# WHAT YOU SHOULD DO
Please report how many lines in the records below contain "timing". Reply with the number alone.

# EXTRACTED INFORMATION
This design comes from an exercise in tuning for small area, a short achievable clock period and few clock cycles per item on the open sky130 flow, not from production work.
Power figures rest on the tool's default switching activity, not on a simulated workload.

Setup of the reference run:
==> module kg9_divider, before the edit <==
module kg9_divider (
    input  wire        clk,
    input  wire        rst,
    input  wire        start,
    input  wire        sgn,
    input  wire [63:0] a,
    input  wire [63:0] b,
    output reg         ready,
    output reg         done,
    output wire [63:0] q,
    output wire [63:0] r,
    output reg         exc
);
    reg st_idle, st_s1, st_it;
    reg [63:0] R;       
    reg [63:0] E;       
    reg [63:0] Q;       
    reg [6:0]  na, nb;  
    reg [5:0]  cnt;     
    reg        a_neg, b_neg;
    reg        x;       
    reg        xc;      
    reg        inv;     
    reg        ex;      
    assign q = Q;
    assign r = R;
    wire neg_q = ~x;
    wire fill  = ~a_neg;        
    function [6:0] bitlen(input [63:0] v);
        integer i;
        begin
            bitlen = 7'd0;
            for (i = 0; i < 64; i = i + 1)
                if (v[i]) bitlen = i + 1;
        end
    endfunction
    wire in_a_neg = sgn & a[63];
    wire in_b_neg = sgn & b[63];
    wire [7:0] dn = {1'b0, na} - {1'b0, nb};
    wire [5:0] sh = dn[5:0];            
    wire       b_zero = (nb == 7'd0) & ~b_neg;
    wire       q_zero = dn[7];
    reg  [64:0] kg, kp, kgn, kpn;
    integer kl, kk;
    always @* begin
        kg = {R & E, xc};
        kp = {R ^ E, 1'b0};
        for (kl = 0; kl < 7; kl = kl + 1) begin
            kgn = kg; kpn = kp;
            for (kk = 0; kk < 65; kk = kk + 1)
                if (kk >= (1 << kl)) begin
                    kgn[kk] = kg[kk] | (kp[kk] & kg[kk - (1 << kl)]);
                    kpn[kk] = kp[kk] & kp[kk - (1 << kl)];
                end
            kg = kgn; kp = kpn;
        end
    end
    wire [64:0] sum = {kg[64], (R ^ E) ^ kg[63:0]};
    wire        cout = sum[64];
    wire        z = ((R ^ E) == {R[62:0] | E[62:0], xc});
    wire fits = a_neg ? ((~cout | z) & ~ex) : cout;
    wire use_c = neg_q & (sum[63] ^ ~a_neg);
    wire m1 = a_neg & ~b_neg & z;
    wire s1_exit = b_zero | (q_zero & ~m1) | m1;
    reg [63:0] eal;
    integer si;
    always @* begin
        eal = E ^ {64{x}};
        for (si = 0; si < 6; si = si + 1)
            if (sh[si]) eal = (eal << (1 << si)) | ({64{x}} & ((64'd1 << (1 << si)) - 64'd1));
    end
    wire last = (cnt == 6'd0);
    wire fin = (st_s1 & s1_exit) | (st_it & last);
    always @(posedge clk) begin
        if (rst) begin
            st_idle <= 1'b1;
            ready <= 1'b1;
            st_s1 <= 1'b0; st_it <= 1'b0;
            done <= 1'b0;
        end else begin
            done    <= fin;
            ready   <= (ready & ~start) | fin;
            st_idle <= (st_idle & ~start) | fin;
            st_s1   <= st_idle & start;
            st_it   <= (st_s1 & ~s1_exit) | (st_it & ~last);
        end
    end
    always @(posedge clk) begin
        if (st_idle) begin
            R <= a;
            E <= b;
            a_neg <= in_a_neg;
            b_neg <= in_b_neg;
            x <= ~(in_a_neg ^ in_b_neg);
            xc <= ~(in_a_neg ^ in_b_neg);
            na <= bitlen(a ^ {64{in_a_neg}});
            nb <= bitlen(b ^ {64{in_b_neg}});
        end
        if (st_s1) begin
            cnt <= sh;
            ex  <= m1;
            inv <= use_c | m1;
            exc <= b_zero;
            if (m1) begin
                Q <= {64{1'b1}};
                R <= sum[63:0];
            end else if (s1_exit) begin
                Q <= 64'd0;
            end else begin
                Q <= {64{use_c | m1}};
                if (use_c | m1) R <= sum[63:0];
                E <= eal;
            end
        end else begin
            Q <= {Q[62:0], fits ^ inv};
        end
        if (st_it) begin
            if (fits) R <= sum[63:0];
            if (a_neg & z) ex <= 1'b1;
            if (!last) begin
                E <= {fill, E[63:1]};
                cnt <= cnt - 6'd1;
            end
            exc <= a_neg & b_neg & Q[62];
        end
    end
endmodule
---
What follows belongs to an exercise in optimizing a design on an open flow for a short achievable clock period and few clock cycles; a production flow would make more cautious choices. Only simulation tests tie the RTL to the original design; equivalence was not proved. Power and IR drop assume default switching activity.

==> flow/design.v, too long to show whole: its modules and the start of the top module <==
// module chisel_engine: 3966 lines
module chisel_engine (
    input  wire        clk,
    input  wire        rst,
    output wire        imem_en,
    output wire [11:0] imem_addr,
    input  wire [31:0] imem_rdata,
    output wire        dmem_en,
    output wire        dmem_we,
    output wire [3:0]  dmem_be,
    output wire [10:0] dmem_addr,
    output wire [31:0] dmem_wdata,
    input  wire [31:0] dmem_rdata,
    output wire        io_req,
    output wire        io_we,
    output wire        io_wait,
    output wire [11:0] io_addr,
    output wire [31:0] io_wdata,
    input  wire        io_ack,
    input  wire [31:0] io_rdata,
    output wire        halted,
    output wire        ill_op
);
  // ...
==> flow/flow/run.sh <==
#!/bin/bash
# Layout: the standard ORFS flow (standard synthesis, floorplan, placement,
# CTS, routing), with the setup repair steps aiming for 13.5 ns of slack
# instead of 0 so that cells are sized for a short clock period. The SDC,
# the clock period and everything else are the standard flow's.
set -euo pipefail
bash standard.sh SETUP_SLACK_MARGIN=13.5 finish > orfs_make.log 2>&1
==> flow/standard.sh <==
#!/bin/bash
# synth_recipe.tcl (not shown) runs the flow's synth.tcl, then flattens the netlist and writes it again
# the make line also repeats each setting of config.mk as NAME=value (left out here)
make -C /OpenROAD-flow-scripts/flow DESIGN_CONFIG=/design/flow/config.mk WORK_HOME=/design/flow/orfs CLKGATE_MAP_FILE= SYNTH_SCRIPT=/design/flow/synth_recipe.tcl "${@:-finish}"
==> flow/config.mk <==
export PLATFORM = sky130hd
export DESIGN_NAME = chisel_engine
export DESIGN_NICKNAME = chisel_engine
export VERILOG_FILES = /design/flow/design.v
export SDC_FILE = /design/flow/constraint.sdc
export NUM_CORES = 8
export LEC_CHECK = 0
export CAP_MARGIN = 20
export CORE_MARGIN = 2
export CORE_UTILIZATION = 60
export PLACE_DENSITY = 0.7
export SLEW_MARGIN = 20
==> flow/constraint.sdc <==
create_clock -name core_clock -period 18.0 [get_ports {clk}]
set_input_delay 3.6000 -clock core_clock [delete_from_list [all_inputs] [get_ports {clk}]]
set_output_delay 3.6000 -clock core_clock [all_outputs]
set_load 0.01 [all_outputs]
* * *
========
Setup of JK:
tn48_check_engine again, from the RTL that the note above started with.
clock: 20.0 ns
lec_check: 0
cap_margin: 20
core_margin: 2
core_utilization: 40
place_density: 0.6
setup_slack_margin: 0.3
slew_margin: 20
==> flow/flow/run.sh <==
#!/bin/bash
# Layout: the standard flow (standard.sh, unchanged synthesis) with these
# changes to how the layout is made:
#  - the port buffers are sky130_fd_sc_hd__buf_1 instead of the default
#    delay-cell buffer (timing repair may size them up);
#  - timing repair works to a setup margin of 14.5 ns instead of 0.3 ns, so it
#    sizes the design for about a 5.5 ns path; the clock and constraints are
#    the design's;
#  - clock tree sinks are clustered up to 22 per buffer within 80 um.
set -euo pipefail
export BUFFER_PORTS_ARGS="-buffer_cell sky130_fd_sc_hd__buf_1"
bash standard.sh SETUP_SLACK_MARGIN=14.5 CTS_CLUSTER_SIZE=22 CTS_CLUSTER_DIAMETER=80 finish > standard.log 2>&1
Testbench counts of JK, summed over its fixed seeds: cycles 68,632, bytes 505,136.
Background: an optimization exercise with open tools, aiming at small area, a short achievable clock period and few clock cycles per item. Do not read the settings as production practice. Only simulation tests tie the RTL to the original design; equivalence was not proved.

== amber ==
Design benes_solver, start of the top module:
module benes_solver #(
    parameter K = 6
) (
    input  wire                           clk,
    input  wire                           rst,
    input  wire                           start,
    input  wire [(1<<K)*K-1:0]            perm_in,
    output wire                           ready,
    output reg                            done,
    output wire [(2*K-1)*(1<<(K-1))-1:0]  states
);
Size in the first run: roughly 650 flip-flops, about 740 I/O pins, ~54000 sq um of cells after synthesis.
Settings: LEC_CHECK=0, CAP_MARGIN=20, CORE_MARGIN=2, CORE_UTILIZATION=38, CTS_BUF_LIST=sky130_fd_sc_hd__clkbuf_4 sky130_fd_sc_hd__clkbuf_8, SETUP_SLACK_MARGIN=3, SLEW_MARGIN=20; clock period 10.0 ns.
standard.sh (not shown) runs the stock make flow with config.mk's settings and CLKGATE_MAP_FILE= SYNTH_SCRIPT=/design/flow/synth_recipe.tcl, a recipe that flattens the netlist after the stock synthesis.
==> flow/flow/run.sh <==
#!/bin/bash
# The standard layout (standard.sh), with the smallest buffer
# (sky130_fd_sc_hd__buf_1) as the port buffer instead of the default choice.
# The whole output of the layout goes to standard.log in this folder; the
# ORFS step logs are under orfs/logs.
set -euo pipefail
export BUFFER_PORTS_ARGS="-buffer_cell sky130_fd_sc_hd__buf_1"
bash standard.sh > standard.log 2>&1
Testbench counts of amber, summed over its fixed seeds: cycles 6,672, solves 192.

# ANSWER SECTION
2